• _DATA FOR ANALYSIS_

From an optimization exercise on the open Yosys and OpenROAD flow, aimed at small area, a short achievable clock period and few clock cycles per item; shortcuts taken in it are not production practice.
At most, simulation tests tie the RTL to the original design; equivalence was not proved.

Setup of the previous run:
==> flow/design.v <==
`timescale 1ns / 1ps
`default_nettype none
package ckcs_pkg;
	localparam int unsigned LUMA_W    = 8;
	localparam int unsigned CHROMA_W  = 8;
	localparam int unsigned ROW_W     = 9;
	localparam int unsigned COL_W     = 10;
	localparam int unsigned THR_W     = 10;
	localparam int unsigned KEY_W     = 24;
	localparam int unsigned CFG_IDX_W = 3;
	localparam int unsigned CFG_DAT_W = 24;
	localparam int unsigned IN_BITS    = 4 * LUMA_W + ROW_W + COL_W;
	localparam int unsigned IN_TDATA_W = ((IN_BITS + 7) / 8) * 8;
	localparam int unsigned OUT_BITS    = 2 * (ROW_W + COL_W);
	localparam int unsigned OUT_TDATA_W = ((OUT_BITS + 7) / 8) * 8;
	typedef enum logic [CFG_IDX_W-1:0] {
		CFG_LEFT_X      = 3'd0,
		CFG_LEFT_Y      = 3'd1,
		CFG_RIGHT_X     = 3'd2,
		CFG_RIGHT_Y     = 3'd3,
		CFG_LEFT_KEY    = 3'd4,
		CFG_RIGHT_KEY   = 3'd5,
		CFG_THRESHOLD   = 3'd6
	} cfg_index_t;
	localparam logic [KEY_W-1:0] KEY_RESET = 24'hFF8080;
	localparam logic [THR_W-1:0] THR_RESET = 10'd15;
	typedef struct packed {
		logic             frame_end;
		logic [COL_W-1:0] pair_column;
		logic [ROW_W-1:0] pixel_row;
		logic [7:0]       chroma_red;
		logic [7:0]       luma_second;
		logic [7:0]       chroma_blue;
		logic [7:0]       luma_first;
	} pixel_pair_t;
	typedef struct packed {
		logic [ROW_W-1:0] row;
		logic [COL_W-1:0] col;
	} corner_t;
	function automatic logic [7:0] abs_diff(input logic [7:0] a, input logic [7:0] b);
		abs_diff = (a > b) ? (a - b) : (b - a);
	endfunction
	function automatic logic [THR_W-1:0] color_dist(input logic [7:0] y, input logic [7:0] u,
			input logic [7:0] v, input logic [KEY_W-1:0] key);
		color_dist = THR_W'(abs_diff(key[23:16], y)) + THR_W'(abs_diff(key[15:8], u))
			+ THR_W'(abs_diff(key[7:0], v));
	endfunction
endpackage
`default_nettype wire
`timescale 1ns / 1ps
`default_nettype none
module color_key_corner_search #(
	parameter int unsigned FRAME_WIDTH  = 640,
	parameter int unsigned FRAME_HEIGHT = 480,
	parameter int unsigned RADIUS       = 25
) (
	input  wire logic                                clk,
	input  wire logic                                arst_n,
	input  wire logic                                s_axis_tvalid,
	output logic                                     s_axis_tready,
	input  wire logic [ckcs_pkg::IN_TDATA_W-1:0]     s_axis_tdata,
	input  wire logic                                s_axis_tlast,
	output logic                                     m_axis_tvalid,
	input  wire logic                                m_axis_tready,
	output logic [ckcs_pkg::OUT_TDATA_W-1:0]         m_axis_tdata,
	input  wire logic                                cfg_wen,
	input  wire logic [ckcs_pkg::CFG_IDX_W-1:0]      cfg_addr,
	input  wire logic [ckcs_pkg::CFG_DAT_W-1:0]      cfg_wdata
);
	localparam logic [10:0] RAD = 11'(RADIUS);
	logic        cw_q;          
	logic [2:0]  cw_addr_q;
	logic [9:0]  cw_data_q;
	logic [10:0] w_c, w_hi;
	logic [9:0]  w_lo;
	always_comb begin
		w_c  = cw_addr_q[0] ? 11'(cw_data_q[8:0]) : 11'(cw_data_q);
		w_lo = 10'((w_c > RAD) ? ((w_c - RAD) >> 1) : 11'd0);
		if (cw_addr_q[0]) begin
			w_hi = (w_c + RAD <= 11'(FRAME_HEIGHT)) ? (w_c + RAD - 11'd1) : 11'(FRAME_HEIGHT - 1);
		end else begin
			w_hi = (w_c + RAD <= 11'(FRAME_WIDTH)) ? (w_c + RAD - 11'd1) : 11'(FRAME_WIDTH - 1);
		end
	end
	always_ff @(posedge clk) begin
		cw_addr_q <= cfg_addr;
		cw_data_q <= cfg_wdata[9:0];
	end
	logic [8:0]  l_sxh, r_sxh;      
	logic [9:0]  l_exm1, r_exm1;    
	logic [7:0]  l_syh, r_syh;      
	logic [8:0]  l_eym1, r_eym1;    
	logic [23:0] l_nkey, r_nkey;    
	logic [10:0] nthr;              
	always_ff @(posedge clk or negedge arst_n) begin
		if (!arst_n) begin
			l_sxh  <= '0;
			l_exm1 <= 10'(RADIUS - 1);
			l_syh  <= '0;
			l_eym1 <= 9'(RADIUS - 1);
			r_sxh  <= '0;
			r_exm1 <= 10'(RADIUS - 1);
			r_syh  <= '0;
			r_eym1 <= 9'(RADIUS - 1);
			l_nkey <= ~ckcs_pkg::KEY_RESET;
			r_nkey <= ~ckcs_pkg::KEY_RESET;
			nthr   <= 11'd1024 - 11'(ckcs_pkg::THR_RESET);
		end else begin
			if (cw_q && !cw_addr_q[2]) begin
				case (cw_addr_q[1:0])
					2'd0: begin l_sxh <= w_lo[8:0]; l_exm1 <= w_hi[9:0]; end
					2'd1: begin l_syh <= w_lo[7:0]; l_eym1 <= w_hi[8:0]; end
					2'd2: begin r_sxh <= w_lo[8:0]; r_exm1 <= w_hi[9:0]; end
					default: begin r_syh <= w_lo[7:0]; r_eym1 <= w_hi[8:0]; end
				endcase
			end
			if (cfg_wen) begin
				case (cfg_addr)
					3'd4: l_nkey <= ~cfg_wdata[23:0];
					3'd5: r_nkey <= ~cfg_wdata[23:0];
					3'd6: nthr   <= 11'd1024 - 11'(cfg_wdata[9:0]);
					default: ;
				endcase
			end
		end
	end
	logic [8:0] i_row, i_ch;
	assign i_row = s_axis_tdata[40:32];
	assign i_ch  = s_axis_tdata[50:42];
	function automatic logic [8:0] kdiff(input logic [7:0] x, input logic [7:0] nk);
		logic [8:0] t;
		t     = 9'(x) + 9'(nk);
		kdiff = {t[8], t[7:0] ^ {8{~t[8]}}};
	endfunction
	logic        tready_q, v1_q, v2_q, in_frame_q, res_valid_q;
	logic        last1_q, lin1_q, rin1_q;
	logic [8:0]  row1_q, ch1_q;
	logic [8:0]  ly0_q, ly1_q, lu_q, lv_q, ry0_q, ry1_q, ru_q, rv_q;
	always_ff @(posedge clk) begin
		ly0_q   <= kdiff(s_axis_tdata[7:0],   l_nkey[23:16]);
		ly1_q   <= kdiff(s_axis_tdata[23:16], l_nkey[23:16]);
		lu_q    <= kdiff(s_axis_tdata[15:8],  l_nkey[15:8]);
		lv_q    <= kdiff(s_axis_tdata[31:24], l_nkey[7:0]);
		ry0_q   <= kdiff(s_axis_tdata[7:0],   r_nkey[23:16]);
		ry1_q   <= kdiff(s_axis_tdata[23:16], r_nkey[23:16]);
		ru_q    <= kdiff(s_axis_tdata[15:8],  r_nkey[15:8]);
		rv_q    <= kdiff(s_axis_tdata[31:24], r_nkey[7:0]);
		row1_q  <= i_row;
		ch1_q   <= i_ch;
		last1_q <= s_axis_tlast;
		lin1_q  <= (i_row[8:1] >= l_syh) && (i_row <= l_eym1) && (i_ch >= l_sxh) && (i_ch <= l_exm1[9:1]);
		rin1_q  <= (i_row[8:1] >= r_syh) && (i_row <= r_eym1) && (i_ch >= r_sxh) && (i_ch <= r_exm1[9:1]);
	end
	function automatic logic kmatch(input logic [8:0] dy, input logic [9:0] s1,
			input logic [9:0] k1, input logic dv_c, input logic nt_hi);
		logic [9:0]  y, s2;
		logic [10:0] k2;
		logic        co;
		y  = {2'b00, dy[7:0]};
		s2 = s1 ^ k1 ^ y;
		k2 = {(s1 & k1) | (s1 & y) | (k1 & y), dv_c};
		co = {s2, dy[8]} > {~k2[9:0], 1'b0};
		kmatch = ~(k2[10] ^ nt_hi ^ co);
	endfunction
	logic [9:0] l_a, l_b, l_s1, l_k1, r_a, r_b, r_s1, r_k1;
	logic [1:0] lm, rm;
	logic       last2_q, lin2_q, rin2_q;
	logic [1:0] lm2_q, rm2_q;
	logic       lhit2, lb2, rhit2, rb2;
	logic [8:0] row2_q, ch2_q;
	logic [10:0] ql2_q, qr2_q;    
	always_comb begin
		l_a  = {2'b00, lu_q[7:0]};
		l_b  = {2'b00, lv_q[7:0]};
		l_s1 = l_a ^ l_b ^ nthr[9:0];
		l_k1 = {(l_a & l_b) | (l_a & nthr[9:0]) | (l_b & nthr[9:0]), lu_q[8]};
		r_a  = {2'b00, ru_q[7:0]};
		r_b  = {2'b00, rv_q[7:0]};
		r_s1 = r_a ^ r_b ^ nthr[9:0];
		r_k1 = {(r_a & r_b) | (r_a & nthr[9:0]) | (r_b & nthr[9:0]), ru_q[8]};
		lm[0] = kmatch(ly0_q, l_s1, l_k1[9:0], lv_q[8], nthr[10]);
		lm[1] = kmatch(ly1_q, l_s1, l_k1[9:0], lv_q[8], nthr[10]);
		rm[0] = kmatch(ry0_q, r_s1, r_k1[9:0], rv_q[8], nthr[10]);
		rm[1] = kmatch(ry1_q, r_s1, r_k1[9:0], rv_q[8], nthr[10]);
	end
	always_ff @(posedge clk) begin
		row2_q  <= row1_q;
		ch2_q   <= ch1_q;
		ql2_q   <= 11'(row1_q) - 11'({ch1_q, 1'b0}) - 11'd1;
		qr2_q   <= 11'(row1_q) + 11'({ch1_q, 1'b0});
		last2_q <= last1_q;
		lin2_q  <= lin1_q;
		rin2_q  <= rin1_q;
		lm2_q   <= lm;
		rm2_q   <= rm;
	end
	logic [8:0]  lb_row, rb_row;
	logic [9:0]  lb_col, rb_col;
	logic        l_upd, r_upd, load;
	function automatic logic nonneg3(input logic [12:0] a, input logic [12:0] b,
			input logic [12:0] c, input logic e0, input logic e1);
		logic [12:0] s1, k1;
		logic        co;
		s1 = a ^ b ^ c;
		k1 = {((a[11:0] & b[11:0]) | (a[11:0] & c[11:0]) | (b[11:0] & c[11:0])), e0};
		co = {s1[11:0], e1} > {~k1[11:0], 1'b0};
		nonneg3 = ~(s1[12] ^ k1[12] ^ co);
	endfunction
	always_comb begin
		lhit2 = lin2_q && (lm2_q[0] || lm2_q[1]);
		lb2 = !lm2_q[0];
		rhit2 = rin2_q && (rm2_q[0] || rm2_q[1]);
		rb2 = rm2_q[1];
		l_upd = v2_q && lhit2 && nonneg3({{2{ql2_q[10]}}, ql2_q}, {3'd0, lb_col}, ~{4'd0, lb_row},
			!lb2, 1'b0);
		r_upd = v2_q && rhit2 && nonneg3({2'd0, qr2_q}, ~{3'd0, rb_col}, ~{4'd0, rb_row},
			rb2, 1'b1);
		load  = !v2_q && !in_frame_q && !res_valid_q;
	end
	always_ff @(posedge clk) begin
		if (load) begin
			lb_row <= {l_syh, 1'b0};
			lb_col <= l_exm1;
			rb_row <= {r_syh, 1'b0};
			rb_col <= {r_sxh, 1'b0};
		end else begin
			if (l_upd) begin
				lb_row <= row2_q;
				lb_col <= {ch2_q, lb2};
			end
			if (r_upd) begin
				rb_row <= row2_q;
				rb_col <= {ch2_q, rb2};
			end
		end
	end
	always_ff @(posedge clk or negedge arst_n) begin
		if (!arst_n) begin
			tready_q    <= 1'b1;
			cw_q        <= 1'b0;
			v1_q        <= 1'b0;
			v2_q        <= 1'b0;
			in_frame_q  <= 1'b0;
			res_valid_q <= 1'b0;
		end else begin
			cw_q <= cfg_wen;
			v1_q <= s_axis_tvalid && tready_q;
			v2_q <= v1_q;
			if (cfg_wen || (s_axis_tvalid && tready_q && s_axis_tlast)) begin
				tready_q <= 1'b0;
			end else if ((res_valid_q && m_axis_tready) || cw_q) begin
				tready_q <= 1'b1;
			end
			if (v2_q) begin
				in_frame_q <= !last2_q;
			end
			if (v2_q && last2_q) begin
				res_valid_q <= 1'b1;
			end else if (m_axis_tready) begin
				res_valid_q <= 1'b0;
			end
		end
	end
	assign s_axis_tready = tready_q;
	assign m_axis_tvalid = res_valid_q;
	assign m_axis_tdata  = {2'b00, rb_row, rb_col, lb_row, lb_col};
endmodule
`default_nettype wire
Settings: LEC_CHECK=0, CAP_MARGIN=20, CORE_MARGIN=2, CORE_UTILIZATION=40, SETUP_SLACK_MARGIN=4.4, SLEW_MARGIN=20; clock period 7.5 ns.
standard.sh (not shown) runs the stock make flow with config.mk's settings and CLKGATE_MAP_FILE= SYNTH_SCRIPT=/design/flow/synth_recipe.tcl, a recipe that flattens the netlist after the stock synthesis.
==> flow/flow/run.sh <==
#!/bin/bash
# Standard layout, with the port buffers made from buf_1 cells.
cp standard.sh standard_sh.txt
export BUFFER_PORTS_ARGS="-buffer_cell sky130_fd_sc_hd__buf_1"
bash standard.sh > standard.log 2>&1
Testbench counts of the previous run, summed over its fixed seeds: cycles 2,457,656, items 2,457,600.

---

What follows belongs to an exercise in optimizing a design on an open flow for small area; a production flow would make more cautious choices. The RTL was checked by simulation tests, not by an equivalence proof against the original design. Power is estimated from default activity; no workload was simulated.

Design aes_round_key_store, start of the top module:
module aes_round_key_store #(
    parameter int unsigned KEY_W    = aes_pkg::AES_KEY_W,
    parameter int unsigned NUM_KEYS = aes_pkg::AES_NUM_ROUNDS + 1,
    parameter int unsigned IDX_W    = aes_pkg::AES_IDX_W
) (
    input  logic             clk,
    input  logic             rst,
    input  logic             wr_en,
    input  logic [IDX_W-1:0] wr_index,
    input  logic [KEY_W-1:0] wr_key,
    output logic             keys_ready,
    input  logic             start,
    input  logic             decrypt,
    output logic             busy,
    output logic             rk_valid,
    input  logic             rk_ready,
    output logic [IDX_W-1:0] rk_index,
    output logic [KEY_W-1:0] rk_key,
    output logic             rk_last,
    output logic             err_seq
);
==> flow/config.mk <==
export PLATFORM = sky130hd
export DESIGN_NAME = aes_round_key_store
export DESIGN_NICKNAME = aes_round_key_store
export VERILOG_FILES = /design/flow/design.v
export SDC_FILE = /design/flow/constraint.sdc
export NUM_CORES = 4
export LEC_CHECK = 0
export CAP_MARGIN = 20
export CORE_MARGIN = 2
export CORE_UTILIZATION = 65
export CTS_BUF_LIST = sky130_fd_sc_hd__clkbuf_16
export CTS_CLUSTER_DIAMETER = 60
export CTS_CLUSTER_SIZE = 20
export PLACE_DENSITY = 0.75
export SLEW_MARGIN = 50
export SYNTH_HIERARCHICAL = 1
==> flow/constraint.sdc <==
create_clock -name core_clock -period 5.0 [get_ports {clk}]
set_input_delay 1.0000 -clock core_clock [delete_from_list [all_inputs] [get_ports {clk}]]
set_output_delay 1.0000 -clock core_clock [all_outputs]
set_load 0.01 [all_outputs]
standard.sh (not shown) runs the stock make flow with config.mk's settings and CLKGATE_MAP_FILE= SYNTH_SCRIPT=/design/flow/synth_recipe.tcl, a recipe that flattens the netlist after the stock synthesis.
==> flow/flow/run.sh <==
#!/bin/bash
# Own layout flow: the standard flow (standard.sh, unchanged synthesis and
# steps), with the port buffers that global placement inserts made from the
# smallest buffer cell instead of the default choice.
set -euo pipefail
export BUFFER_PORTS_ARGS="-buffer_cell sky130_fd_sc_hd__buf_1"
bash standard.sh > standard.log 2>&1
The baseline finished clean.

• _ABOUT THIS EXERCISE_
Within the listing above, work out how many lines hold "wire", and answer with that number only.

• _WRITTEN REPLY_
11